Which of the lines in the records below hold the string "response"? Copy every one of them.

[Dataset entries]
..........
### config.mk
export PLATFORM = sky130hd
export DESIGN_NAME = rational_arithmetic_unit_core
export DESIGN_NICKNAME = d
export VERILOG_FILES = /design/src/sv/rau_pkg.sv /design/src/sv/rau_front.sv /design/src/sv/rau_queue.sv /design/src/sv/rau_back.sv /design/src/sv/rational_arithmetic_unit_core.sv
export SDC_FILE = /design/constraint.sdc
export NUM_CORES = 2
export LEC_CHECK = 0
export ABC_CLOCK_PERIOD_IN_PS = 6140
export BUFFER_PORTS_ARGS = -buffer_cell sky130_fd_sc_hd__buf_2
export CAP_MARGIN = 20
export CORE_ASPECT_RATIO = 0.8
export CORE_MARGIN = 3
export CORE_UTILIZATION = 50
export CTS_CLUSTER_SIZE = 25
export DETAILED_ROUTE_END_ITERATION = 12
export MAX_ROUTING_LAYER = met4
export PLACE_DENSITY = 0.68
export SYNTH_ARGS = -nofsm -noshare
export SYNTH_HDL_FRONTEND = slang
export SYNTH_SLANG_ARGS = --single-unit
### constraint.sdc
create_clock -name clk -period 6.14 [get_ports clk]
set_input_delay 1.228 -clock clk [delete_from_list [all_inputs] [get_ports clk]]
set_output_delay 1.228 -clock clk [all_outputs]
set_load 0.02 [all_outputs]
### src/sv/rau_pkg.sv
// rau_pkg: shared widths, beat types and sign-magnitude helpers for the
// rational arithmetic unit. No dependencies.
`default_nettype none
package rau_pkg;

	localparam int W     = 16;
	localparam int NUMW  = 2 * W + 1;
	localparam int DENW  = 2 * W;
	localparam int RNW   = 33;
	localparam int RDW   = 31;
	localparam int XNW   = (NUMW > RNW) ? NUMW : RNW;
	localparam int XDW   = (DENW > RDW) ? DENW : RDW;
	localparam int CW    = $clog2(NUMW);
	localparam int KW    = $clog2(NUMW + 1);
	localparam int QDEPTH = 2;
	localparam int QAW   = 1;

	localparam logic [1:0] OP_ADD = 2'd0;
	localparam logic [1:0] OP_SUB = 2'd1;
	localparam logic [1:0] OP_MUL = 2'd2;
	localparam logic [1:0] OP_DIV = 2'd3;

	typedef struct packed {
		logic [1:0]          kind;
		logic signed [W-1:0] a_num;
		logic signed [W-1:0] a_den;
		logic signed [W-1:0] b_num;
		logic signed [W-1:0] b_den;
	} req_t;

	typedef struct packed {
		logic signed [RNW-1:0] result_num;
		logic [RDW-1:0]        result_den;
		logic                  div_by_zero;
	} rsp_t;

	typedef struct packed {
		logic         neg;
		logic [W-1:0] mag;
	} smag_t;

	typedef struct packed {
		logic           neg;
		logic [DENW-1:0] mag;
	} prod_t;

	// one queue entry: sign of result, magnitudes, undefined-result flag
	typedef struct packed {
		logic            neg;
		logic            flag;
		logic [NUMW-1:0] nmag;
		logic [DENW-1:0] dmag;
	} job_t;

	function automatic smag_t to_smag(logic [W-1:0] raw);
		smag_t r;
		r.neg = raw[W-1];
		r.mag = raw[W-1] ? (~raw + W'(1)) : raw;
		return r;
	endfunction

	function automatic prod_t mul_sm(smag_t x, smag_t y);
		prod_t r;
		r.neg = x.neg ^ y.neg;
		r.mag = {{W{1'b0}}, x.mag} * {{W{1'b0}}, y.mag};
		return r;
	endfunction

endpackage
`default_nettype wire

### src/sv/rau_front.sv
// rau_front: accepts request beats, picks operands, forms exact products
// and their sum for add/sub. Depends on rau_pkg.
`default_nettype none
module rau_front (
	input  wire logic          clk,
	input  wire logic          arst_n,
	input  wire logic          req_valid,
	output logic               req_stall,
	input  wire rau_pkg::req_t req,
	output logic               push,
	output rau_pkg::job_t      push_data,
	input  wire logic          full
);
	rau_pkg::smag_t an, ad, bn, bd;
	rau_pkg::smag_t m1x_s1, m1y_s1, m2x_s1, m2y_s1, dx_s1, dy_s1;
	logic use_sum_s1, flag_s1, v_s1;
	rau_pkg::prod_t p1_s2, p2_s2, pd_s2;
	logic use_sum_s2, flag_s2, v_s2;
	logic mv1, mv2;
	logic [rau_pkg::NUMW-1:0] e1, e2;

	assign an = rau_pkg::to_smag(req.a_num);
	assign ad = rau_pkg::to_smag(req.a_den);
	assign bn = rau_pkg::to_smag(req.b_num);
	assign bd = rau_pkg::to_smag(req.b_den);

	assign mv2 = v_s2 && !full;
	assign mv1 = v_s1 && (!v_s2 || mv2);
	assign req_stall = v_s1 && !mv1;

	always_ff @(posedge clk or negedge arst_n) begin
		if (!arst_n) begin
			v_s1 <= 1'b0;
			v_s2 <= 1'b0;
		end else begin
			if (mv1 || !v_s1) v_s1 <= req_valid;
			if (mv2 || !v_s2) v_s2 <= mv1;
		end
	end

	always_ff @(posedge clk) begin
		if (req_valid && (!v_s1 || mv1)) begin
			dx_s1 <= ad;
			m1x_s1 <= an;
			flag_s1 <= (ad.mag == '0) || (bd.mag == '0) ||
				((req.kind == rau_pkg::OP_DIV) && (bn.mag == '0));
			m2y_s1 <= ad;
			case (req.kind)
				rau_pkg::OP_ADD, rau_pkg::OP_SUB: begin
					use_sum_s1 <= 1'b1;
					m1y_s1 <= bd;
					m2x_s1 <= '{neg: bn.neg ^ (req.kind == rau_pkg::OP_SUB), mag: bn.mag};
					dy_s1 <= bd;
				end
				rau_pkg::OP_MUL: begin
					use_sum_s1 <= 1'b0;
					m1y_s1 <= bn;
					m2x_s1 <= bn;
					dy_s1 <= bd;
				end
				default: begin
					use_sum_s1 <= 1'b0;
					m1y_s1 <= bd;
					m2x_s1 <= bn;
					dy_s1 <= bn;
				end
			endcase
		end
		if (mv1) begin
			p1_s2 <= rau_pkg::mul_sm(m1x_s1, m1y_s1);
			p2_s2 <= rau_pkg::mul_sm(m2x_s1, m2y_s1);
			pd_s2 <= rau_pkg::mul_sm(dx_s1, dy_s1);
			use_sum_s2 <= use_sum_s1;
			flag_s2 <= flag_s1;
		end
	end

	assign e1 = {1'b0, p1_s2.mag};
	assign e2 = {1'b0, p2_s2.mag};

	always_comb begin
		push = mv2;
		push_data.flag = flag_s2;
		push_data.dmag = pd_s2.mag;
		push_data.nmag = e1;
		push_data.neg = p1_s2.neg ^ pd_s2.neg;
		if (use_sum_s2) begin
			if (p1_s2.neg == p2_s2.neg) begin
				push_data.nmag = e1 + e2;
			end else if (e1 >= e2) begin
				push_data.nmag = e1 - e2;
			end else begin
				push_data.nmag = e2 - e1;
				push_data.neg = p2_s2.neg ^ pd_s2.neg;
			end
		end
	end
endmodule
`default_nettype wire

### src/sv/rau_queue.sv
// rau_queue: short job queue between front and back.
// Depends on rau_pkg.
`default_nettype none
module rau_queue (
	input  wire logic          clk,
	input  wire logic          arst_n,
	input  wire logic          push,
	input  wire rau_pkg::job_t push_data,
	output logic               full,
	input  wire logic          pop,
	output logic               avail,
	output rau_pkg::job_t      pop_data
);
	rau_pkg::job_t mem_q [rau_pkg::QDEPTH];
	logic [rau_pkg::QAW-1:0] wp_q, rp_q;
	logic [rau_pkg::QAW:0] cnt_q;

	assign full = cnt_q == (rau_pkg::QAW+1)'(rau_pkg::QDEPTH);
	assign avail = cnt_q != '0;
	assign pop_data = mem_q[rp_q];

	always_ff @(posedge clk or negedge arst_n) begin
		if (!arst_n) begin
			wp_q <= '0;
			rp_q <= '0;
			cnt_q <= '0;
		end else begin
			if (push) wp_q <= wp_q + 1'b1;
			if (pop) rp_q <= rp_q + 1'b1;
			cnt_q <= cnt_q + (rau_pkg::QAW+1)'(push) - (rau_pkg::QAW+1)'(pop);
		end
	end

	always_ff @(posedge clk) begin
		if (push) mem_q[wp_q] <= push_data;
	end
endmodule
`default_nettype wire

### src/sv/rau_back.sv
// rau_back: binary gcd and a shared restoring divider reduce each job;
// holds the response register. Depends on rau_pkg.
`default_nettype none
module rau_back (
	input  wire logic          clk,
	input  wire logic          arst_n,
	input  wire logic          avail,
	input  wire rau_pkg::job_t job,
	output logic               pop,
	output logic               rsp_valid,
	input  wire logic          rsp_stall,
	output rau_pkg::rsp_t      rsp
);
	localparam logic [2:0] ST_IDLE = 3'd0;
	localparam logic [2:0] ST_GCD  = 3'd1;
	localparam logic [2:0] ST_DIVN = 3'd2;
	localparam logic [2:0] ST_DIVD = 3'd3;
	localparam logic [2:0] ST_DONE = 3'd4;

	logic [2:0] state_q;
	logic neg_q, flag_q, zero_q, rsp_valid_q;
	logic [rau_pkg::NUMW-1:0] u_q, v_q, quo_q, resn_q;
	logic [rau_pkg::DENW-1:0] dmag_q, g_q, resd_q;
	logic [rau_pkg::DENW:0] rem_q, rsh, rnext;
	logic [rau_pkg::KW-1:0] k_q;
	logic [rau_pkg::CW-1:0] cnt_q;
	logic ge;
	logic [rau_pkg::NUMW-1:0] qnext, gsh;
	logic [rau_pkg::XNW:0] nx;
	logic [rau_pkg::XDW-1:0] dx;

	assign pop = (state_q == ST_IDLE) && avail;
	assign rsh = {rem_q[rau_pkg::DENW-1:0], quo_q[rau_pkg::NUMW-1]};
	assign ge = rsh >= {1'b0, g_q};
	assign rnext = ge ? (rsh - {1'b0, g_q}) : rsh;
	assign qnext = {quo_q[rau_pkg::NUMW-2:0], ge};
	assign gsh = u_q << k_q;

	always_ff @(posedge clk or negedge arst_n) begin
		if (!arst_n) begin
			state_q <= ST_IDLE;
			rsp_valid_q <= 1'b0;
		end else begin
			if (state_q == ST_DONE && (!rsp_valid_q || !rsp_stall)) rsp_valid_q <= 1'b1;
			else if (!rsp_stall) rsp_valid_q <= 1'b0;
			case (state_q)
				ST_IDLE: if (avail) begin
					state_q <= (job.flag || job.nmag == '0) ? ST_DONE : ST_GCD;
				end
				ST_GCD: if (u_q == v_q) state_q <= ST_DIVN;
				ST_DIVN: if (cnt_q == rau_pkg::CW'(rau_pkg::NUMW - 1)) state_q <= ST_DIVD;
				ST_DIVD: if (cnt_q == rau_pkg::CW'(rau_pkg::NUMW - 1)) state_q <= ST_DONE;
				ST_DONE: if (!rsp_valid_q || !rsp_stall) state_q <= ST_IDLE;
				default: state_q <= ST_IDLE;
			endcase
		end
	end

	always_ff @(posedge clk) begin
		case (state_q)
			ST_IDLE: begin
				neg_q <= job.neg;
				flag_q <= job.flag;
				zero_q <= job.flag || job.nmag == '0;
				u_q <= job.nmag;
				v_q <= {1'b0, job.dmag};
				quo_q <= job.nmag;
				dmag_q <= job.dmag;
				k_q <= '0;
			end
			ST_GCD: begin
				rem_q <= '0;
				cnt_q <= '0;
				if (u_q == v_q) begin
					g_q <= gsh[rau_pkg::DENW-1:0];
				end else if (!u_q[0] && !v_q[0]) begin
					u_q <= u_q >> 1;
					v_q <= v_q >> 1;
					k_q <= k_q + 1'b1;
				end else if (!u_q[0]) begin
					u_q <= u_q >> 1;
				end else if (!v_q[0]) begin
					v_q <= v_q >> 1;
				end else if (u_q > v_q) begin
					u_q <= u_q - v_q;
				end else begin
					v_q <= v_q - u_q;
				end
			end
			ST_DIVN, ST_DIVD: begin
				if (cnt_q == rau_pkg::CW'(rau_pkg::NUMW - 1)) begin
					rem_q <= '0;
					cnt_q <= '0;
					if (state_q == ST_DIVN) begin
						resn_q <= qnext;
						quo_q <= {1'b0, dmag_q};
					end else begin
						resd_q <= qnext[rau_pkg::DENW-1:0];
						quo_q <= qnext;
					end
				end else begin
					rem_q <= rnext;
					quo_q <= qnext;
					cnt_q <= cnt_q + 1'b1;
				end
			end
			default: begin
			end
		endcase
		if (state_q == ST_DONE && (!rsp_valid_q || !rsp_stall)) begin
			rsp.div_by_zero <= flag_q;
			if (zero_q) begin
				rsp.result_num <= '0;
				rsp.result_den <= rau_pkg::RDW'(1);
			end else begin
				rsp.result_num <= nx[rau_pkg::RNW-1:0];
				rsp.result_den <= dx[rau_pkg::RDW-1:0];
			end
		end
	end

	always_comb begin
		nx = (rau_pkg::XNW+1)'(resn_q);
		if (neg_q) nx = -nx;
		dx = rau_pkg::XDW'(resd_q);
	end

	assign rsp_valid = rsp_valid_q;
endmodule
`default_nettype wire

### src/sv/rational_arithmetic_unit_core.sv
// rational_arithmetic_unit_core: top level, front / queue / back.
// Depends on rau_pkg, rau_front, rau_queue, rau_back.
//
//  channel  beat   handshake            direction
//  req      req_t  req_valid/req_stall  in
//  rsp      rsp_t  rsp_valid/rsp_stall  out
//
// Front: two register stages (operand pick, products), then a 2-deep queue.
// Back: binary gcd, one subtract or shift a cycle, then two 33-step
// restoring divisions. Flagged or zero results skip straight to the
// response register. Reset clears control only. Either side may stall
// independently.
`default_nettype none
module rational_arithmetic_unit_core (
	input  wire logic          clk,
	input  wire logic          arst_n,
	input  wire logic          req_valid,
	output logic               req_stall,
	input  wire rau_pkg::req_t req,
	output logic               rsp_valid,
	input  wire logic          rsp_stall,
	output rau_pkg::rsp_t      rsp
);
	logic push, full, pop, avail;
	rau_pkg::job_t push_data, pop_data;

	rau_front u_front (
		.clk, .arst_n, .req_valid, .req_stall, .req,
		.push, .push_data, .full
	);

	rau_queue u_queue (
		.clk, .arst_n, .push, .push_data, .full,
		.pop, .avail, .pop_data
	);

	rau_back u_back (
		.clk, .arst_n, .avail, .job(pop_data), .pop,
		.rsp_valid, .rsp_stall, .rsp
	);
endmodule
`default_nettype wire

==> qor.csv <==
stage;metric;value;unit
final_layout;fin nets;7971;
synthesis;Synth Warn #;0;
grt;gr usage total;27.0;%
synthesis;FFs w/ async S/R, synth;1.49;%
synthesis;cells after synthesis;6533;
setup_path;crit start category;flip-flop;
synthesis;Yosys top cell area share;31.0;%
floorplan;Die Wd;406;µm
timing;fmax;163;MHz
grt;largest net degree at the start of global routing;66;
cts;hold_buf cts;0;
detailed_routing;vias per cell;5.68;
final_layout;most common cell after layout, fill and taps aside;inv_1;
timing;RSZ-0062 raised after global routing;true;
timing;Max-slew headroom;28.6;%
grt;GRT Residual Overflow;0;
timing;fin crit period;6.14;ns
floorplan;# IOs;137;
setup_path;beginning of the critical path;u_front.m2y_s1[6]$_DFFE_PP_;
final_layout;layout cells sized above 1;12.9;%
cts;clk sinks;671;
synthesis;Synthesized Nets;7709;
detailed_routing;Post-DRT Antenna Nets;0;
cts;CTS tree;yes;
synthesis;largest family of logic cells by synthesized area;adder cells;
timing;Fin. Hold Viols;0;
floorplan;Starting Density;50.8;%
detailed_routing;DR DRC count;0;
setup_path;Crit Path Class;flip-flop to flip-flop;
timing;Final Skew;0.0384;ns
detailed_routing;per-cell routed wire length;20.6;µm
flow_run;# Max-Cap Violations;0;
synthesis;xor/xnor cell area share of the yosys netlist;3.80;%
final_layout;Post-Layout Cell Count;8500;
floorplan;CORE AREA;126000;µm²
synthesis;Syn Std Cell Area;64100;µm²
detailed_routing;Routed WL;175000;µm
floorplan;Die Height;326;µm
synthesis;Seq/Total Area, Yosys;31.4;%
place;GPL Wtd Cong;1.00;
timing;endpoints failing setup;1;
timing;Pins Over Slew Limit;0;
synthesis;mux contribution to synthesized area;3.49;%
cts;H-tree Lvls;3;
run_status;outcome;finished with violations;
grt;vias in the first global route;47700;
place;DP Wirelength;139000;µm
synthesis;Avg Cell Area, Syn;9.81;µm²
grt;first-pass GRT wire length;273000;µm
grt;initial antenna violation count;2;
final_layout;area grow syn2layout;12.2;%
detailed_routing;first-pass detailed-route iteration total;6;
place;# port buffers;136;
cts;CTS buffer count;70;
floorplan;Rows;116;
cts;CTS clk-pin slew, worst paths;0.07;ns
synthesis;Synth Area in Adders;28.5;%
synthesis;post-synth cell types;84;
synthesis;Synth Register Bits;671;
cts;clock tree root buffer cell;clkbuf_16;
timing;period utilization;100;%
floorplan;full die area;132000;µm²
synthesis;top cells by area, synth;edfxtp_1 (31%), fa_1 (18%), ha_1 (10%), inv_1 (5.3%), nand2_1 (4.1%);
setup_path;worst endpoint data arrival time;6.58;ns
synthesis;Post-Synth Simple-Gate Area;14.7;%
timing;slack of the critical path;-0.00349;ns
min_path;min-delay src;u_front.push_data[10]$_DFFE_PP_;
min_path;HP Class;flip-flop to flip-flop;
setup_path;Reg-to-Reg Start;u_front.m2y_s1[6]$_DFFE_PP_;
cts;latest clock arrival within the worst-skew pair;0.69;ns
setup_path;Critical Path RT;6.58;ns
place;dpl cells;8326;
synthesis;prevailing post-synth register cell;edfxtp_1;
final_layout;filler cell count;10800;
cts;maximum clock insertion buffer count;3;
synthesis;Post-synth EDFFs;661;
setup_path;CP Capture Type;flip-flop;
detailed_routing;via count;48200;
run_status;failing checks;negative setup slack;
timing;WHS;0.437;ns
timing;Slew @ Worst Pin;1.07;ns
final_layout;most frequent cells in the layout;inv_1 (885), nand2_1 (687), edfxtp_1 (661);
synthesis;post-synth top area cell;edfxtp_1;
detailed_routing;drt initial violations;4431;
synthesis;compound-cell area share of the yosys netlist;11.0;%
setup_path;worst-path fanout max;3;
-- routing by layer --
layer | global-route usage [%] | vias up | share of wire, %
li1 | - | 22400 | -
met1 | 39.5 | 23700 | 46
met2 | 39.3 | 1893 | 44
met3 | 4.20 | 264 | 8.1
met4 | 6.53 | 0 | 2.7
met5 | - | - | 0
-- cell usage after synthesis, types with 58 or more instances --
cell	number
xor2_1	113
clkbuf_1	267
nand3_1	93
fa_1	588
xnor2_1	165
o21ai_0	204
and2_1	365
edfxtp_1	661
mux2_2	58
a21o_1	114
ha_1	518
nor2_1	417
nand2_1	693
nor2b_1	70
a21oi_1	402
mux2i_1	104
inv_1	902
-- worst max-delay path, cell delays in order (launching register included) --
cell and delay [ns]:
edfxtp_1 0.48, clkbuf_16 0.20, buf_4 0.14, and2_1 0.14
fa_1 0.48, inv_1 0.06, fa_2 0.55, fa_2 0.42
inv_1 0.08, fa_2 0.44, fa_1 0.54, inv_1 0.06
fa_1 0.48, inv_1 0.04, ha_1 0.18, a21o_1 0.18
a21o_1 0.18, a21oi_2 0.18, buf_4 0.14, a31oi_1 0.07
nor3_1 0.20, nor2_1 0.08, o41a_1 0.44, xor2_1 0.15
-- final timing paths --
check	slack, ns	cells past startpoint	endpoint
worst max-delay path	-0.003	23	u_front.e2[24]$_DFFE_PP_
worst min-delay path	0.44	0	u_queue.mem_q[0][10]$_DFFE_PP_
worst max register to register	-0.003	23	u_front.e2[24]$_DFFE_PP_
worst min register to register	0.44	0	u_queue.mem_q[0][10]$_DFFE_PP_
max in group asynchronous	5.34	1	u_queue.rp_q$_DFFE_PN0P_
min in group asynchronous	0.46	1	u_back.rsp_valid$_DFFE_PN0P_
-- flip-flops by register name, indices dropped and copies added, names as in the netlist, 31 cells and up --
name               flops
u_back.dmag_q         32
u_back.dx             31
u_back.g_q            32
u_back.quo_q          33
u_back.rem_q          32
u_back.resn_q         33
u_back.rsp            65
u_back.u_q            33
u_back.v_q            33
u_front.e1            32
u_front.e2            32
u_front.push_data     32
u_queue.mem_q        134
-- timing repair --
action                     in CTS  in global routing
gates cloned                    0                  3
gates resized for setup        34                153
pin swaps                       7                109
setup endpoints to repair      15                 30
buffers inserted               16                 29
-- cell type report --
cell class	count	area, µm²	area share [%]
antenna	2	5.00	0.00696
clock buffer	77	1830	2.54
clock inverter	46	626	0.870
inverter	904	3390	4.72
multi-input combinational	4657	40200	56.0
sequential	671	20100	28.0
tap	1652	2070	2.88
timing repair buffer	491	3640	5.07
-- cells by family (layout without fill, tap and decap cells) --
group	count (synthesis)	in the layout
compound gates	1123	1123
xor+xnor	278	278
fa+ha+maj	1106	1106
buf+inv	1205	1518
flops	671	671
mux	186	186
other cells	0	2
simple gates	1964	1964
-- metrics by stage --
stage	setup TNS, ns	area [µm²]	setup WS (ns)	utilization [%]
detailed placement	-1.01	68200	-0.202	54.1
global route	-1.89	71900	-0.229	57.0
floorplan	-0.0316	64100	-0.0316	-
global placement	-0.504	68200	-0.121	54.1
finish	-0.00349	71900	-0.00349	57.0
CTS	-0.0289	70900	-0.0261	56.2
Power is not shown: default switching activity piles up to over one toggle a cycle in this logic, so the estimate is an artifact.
..........
__Answer section__
// holds the response register. Depends on rau_pkg.
// response register. Reset clears control only. Either side may stall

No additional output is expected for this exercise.